2 thoughts on “Crisi della politica e relazioni industriali: il caso Fiat

  1. Prendo spunto dalle riflessioni di Trifuoggi per andare oltre sul tema dei rapporti tra sindacati e lavoratori. E porre brutalmente la domanda: l’autonomia dei lavoratori dal sindacato non è un problema? O meglio: non è un problema l’autonomia dei lavoratori autoorganizzati nei luoghi di lavoro? Questa idea è alla base del socialismo marxista: i lavoratori espropriano i capitalisti padroni. E’ stata al centro del dibattito sui consigli operai: Gramsci distingueva nettamente il consiglio di fabbrica dal sindacato. Quando è ripresa la vita democratica in Italia il sindacato ha occupato tutto il mondo del lavoro: ci fu un tentativo, nato e morto, di Rodolfo Morandi, ministro dell’industria nel 1946, di istituire con legge i consigli di gestione. Sono nate invece le commissioni interne, come emanazioni sindacali e pochissimo spazio è stato lasciato all’iniziativa dei lavoratori non sindacalizzati. La partecipazione dei lavoratori alla gestione delle aziende è iscritta solennemente ma vacuamente nell’art. 46 della Costituzione.
    Si parla di “secondo livello” ma principalmente in tema retributivo. E soprattutto come un livello della scala sindacale. Aprire il tema della autonomia – anche dai sindacati- dei lavoratori nei luoghi di lavoro non sarebbe utile solo alla produttività, ma anche alla dignità ed al potere della classe operaia che vota in buona parte per la Lega perchè non c’è una sinistra nella quale credere e riconoscersi. Nello squallore della vita politica e sindacale ha brillato di luce intensa il gesto di quegli operai di Mirafiori – quasi la metà dei votanti- che per far valere la propria dignità e difendere la loro libertà hanno votato “no” a Marchionne: eroicamente, perchè si condannavano a perdere il lavoro.

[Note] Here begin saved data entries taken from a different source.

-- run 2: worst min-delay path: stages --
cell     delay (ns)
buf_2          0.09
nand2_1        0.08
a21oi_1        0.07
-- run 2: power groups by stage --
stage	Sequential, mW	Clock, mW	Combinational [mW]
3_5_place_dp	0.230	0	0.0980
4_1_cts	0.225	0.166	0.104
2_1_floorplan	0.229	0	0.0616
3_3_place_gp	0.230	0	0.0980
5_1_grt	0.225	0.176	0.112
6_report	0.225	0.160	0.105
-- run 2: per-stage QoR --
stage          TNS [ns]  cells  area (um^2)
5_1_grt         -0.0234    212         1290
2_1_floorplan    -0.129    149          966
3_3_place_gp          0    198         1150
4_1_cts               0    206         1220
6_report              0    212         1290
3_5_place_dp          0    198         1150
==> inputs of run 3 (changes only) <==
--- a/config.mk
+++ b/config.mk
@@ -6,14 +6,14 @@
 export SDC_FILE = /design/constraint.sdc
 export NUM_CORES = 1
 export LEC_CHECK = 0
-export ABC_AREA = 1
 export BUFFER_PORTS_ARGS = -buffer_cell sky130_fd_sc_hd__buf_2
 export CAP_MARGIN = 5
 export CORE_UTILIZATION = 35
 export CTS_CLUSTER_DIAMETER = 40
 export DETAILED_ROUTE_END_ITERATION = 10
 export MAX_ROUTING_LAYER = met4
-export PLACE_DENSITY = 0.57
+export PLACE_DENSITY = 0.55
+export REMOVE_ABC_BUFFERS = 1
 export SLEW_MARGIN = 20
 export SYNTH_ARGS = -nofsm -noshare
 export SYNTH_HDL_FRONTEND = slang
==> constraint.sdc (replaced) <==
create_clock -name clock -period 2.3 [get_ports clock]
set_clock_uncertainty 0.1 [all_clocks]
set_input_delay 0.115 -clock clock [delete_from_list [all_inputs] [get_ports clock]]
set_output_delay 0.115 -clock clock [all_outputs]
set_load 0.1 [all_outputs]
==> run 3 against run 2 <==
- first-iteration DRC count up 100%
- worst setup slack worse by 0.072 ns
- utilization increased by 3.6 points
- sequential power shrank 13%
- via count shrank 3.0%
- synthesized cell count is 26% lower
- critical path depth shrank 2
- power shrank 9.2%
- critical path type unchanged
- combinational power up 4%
## src/hw/rtl/brl_pkg.sv

```systemverilog
// Shared types, constants and helper functions for the button remap learner.
// No dependencies; used by brl_step and button_remap_learner_unit.
package brl_pkg;

    // Pad layout
    localparam int PAD_COUNT    = 13;
    localparam int ACTION_BASE  = 4;
    localparam int ACTION_COUNT = 6;
    localparam int B_DOWN       = 1;
    localparam int B_H1         = 4;
    localparam int B_H2         = 5;
    localparam int B_H3         = 6;
    localparam int B_START      = 10;
    localparam int B_SELECT     = 11;

    // Field widths
    localparam int BUTTON_W  = 16;
    localparam int TIME_W    = 32;
    localparam int PERIOD_W  = 16;
    localparam int TOGGLE_W  = 8;
    localparam int MAP_W     = 4;
    localparam int POS_W     = 3;
    localparam int IN_DATA_W  = 48;
    localparam int OUT_DATA_W = 24;

    // Configuration register indexes
    localparam int CFG_IDX_W = 2;
    localparam logic [CFG_IDX_W-1:0] CFG_SLOW_PERIOD  = 2'd0;
    localparam logic [CFG_IDX_W-1:0] CFG_FAST_PERIOD  = 2'd1;
    localparam logic [CFG_IDX_W-1:0] CFG_FAST_TOGGLES = 2'd2;

    // Configuration reset values
    localparam logic [PERIOD_W-1:0] SLOW_PERIOD_RST  = 16'd300;
    localparam logic [PERIOD_W-1:0] FAST_PERIOD_RST  = 16'd100;
    localparam logic [TOGGLE_W-1:0] FAST_TOGGLES_RST = 8'd12;

    typedef logic [ACTION_COUNT-1:0][MAP_W-1:0] map_t;

    typedef struct packed {
        map_t                      button_map;
        logic [ACTION_COUNT-1:0]   used_marks;
        logic [POS_W-1:0]          learn_position;
        logic                      learning_flag;
        logic                      waiting_release;
        logic                      slow_level;
        logic [TIME_W-1:0]         slow_mark;
        logic                      fast_on;
        logic                      fast_level;
        logic [TOGGLE_W-1:0]       fast_count;
        logic [TIME_W-1:0]         fast_mark;
        logic                      chord_latched;
    } brl_state_t;

    typedef struct packed {
        logic [PERIOD_W-1:0] slow_period;
        logic [PERIOD_W-1:0] fast_period;
        logic [TOGGLE_W-1:0] fast_toggles;
    } brl_cfg_t;

    typedef struct packed {
        logic [BUTTON_W-1:0] logical_buttons;
        logic                learning_active;
        logic [POS_W-1:0]    learning_index;
        logic                reset_feedback_active;
    } brl_result_t;

    // Each action slot mapped to its own physical button
    function automatic map_t identity_map();
        map_t m;
        for (int k = 0; k < ACTION_COUNT; k++)
        begin
            m[k] = MAP_W'(ACTION_BASE + k);
        end
        return m;
    endfunction

    // Learner state after reset: identity map, everything else cleared
    function automatic brl_state_t reset_state();
        brl_state_t s;
        s            = '0;
        s.button_map = identity_map();
        return s;
    endfunction

    // Output slot learned at each step: B1,B2,B4,B5,B3,B6
    function automatic logic [POS_W-1:0] learn_order(input logic [POS_W-1:0] pos);
        logic [POS_W-1:0] slot;
        unique case (pos)
            3'd0:    slot = 3'd0;
            3'd1:    slot = 3'd1;
            3'd2:    slot = 3'd3;
            3'd3:    slot = 3'd4;
            3'd4:    slot = 3'd2;
            default: slot = 3'd5;
        endcase
        return slot;
    endfunction

endpackage

```

## src/hw/rtl/button_remap_learner_unit.sv

```systemverilog
// An accepted scan's result is registered and shows on m_axis in the next cycle.
// Throughput: one scan per cycle; s_axis_tready drops only while a result
// waits in the output register and m_axis_tready is low.
// Reset (rst_n low, asynchronous): identity map, learning and blink idle,
// blink periods 300 ms / 100 ms, 12 fast toggles, no result pending.
// Top level of the button remap learner; depends on brl_pkg and brl_step.
module button_remap_learner_unit
(
    input  logic                                 clk,
    input  logic                                 rst_n,
    // [15:0] raw_buttons, [47:16] now_ms
    input  logic                                 s_axis_tvalid,
    output logic                                 s_axis_tready,
    input  logic [brl_pkg::IN_DATA_W-1:0]        s_axis_tdata,
    // [15:0] logical_buttons, [16] learning_active, [19:17] learning_index,
    // [20] reset_feedback_active, [23:21] zero
    output logic                                 m_axis_tvalid,
    input  logic                                 m_axis_tready,
    output logic [brl_pkg::OUT_DATA_W-1:0]       m_axis_tdata,
    // Configuration writes
    input  logic                                 cfg_valid,
    output logic                                 cfg_ready,
    input  logic [brl_pkg::CFG_IDX_W-1:0]        cfg_index,
    input  logic [brl_pkg::PERIOD_W-1:0]         cfg_data
);

    brl_pkg::brl_state_t  state_reg;
    brl_pkg::brl_state_t  state_next;
    brl_pkg::brl_cfg_t    cfg_reg;
    brl_pkg::brl_result_t result;
    brl_pkg::brl_result_t out_data_reg;
    logic                 out_valid_reg;
    logic                 in_accept;

    assign cfg_ready     = 1'b1;
    assign s_axis_tready = !out_valid_reg || m_axis_tready;
    assign in_accept     = s_axis_tvalid && s_axis_tready;

    // Per-scan logic
    brl_step u_step
    (
        .state       (state_reg),
        .cfg         (cfg_reg),
        .raw_buttons (s_axis_tdata[15:0]),
        .now_ms      (s_axis_tdata[47:16]),
        .state_next  (state_next),
        .result      (result)
    );

    // Configuration registers
    always_ff @(posedge clk or negedge rst_n)
    begin
        if (!rst_n)
        begin
            cfg_reg.slow_period  <= brl_pkg::SLOW_PERIOD_RST;
            cfg_reg.fast_period  <= brl_pkg::FAST_PERIOD_RST;
            cfg_reg.fast_toggles <= brl_pkg::FAST_TOGGLES_RST;
        end
        else if (cfg_valid && cfg_ready)
        begin
            unique case (cfg_index)
                brl_pkg::CFG_SLOW_PERIOD:  cfg_reg.slow_period  <= cfg_data;
                brl_pkg::CFG_FAST_PERIOD:  cfg_reg.fast_period  <= cfg_data;
                brl_pkg::CFG_FAST_TOGGLES: cfg_reg.fast_toggles <= cfg_data[7:0];
                default:                   ;
            endcase
        end
    end

    // Learner state, advanced once per accepted item
    always_ff @(posedge clk or negedge rst_n)
    begin
        if (!rst_n)
        begin
            state_reg <= brl_pkg::reset_state();
        end
        else if (in_accept)
        begin
            state_reg <= state_next;
        end
    end

    // Output valid
    always_ff @(posedge clk or negedge rst_n)
    begin
        if (!rst_n)
        begin
            out_valid_reg <= 1'b0;
        end
        else if (in_accept)
        begin
            out_valid_reg <= 1'b1;
        end
        else if (m_axis_tready)
        begin
            out_valid_reg <= 1'b0;
        end
    end

    // Output payload
    always_ff @(posedge clk)
    begin
        if (in_accept)
        begin
            out_data_reg <= result;
        end
    end

    assign m_axis_tvalid = out_valid_reg;
    assign m_axis_tdata  = {3'b000, out_data_reg.reset_feedback_active,
                            out_data_reg.learning_index, out_data_reg.learning_active,
                            out_data_reg.logical_buttons};

    // Checks
    a_no_accept_when_stalled: assert property (@(posedge clk) disable iff (!rst_n)
        (m_axis_tvalid && !m_axis_tready) |-> !s_axis_tready)
        else $error("item accepted while result stalled");

    a_modes_exclusive: assert property (@(posedge clk) disable iff (!rst_n)
        m_axis_tvalid |-> !(m_axis_tdata[16] && m_axis_tdata[20]))
        else $error("learning and restore feedback both active");

    a_position_range: assert property (@(posedge clk) disable iff (!rst_n)
        state_reg.learn_position <= 3'd6)
        else $error("learn position out of range");

    a_high_bits_zero: assert property (@(posedge clk) disable iff (!rst_n)
        m_axis_tvalid |-> (m_axis_tdata[15:13] == 3'b000))
        else $error("unused logical bits set");

endmodule

```

## src/hw/rtl/brl_step.sv

```systemverilog
// Next-state and result logic for one button scan.
// Depends on brl_pkg.
module brl_step
(
    input  brl_pkg::brl_state_t               state,
    input  brl_pkg::brl_cfg_t                 cfg,
    input  logic [brl_pkg::BUTTON_W-1:0]      raw_buttons,
    input  logic [brl_pkg::TIME_W-1:0]        now_ms,
    output brl_pkg::brl_state_t               state_next,
    output brl_pkg::brl_result_t              result
);

    always_comb
    begin
        logic [brl_pkg::PAD_COUNT-1:0] raw;
        logic [brl_pkg::BUTTON_W-1:0]  raw_wide;
        logic                          base;
        logic                          restore;
        logic                          learn_chord;
        logic                          released;
        logic [brl_pkg::TIME_W-1:0]    slow_diff;
        logic [brl_pkg::TIME_W-1:0]    fast_diff;
        logic                          found;
        logic [brl_pkg::POS_W-1:0]     found_idx;
        logic [brl_pkg::POS_W-1:0]     pos_inc;
        logic [brl_pkg::BUTTON_W-1:0]  logical;
        brl_pkg::brl_state_t           nxt;

        raw      = raw_buttons[brl_pkg::PAD_COUNT-1:0];
        raw_wide = brl_pkg::BUTTON_W'(raw);
        nxt      = state;

        base = raw[brl_pkg::B_START] & raw[brl_pkg::B_SELECT] &
               raw[brl_pkg::B_H1] & raw[brl_pkg::B_H2] & raw[brl_pkg::B_H3];
        restore     = base & raw[brl_pkg::B_DOWN];
        learn_chord = base & ~raw[brl_pkg::B_DOWN];
        released = ~(raw[brl_pkg::B_START] | raw[brl_pkg::B_SELECT] |
                     raw[brl_pkg::B_H1] | raw[brl_pkg::B_H2] | raw[brl_pkg::B_H3]);

        // First pressed, still unused action button, lowest index wins
        found     = 1'b0;
        found_idx = '0;
        for (int k = brl_pkg::ACTION_COUNT - 1; k >= 0; k--)
        begin
            if (raw[brl_pkg::ACTION_BASE + k] && !state.used_marks[k])
            begin
                found     = 1'b1;
                found_idx = brl_pkg::POS_W'(k);
            end
        end

        slow_diff = now_ms - state.slow_mark;
        pos_inc   = state.learn_position + 3'd1;

        if (state.learning_flag)
        begin
            // Slow START blink while learning
            if (slow_diff >= brl_pkg::TIME_W'(cfg.slow_period))
            begin
                nxt.slow_mark  = now_ms;
                nxt.slow_level = ~state.slow_level;
            end
            if (state.waiting_release)
            begin
                if (released)
                begin
                    nxt.waiting_release = 1'b0;
                end
            end
            else if (found)
            begin
                if (state.learn_position < brl_pkg::POS_W'(brl_pkg::ACTION_COUNT))
                begin
                    nxt.button_map[brl_pkg::learn_order(state.learn_position)] =
                        brl_pkg::MAP_W'(brl_pkg::ACTION_BASE) + brl_pkg::MAP_W'(found_idx);
                end
                nxt.used_marks[found_idx] = 1'b1;
                nxt.learn_position        = pos_inc;
                if (pos_inc >= brl_pkg::POS_W'(brl_pkg::ACTION_COUNT))
                begin
                    nxt.learning_flag   = 1'b0;
                    nxt.slow_level      = 1'b0;
                    nxt.waiting_release = 1'b0;
                end
            end
        end
        else
        begin
            // Chord detection, acting once per press
            if (!restore && !learn_chord)
            begin
                nxt.chord_latched = 1'b0;
            end
            else if (!state.chord_latched)
            begin
                nxt.chord_latched = 1'b1;
                if (restore)
                begin
                    nxt.button_map      = brl_pkg::identity_map();
                    nxt.learning_flag   = 1'b0;
                    nxt.learn_position  = '0;
                    nxt.waiting_release = 1'b0;
                    nxt.slow_level      = 1'b0;
                    nxt.fast_on         = 1'b1;
                    nxt.fast_level      = 1'b0;
                    nxt.fast_count      = '0;
                    nxt.fast_mark       = now_ms;
                end
                else
                begin
                    nxt.learning_flag   = 1'b1;
                    nxt.learn_position  = '0;
                    nxt.waiting_release = 1'b1;
                    nxt.slow_mark       = now_ms;
                    nxt.slow_level      = 1'b0;
                    nxt.fast_on         = 1'b0;
                    nxt.fast_level      = 1'b0;
                    nxt.used_marks      = '0;
                end
            end
        end

        // Fast START blink after a restore, on the updated mark
        fast_diff = now_ms - nxt.fast_mark;
        if (nxt.fast_on && (fast_diff >= brl_pkg::TIME_W'(cfg.fast_period)))
        begin
            nxt.fast_mark  = now_ms;
            nxt.fast_level = ~nxt.fast_level;
            nxt.fast_count = nxt.fast_count + 8'd1;
            if (nxt.fast_count >= cfg.fast_toggles)
            begin
                nxt.fast_on    = 1'b0;
                nxt.fast_level = 1'b0;
            end
        end

        // Logical vector through the updated map
        logical = raw_wide;
        for (int k = 0; k < brl_pkg::ACTION_COUNT; k++)
        begin
            logical[brl_pkg::ACTION_BASE + k] = raw_wide[nxt.button_map[k]];
        end
        if (nxt.learning_flag)
        begin
            logical[brl_pkg::B_START] = nxt.slow_level;
        end
        else if (nxt.fast_on)
        begin
            logical[brl_pkg::B_START] = nxt.fast_level;
        end

        state_next                   = nxt;
        result.logical_buttons       = logical;
        result.learning_active       = nxt.learning_flag;
        result.learning_index        = nxt.learn_position;
        result.reset_feedback_active = nxt.fast_on;
    end

endmodule

```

Questo straordinario patrimonio va coltivato dando ai lavoratori il diritto di farsi valere: autonomamente. Naturalmente occorre una legge: quella che ha presentato Ichino è un’ottima proposta.

  2. grazie del commento.
    in effetti, anch’io ritengo centrale il tema dell’autonomia dei lavoratori. in questo senso, le inadempienze che imputo alla sinistra italiana e ai sindacati dipendono, in larga parte, dallo smarrimento di una solida cultura socialdemocratica.
    per tornare all’esempio che avevo citato: in Germania, tra le patrie nobili della socialdemocrazia, il modello della corporate governance ha valorizzato proprio la partecipazione diretta dei lavoratori alla gestione del capitale. non voglio generalizzare, ma conterà pur qualcosa se la Volkswagen vola e se l’Opel decide di chiudere la porta in faccia alla Fiat.
    tornerò volentieri sull’argomento quando avrò approfondito la proposta di Ichino.